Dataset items
• • •
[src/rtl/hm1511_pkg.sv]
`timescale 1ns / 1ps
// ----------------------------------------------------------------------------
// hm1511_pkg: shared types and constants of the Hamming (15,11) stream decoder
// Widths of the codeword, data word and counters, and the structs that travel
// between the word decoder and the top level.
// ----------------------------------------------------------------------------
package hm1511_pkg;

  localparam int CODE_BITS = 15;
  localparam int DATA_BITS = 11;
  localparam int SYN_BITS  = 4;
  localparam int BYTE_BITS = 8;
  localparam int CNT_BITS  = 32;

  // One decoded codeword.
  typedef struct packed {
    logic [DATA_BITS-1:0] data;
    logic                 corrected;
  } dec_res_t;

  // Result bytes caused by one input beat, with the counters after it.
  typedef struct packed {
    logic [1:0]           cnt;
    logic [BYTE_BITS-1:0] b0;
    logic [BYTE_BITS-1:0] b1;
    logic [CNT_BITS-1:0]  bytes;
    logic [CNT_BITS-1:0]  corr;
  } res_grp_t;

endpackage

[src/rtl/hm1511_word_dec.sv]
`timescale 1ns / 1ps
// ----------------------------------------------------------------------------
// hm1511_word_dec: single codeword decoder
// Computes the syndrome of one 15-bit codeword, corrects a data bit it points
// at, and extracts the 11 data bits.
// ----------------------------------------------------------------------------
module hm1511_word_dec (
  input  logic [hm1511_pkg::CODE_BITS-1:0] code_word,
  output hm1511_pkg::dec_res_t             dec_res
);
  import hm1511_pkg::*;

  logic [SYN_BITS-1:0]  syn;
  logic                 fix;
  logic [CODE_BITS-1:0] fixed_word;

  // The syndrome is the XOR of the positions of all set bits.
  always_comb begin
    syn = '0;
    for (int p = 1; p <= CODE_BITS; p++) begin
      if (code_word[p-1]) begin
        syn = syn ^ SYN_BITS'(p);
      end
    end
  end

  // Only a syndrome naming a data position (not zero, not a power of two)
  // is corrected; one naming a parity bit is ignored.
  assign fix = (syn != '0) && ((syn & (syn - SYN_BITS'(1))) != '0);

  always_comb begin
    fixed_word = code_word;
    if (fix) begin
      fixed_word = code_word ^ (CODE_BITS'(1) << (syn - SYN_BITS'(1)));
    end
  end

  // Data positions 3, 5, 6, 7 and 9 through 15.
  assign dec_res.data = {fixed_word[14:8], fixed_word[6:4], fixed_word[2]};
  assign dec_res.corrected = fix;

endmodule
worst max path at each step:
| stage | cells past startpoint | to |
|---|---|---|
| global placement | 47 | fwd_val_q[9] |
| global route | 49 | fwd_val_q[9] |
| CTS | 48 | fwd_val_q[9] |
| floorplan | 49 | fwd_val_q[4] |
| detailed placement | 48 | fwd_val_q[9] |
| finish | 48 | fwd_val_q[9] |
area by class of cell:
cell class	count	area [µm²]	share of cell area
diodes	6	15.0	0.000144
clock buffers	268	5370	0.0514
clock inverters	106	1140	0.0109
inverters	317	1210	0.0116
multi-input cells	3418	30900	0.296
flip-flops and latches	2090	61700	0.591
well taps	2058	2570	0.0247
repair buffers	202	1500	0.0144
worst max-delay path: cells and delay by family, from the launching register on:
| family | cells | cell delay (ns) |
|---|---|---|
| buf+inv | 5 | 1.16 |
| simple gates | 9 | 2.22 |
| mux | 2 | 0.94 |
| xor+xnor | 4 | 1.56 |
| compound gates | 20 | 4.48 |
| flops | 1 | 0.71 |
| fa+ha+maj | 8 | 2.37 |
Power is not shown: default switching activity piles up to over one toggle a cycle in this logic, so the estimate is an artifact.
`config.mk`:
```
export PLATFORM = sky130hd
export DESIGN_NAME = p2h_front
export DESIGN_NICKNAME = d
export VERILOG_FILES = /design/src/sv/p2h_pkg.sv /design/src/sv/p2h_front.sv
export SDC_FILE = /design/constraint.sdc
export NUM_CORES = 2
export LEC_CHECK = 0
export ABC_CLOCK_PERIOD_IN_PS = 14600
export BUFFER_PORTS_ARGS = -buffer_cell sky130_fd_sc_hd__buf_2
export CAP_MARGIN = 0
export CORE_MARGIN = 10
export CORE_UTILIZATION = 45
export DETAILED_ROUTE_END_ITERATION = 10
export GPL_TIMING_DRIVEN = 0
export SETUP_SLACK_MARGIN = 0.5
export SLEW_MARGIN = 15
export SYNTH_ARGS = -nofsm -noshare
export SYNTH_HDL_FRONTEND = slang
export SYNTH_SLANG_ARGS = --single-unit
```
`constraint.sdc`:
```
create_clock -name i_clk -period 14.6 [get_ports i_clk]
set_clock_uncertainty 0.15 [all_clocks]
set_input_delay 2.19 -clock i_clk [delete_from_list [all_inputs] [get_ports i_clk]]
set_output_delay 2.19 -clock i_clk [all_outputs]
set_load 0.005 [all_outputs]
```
• • •
## Exercise prompt
Sift the data above for lines with "inverters", then copy each one.

## Your response
clock inverters	106	1140	0.0109
inverters	317	1210	0.0116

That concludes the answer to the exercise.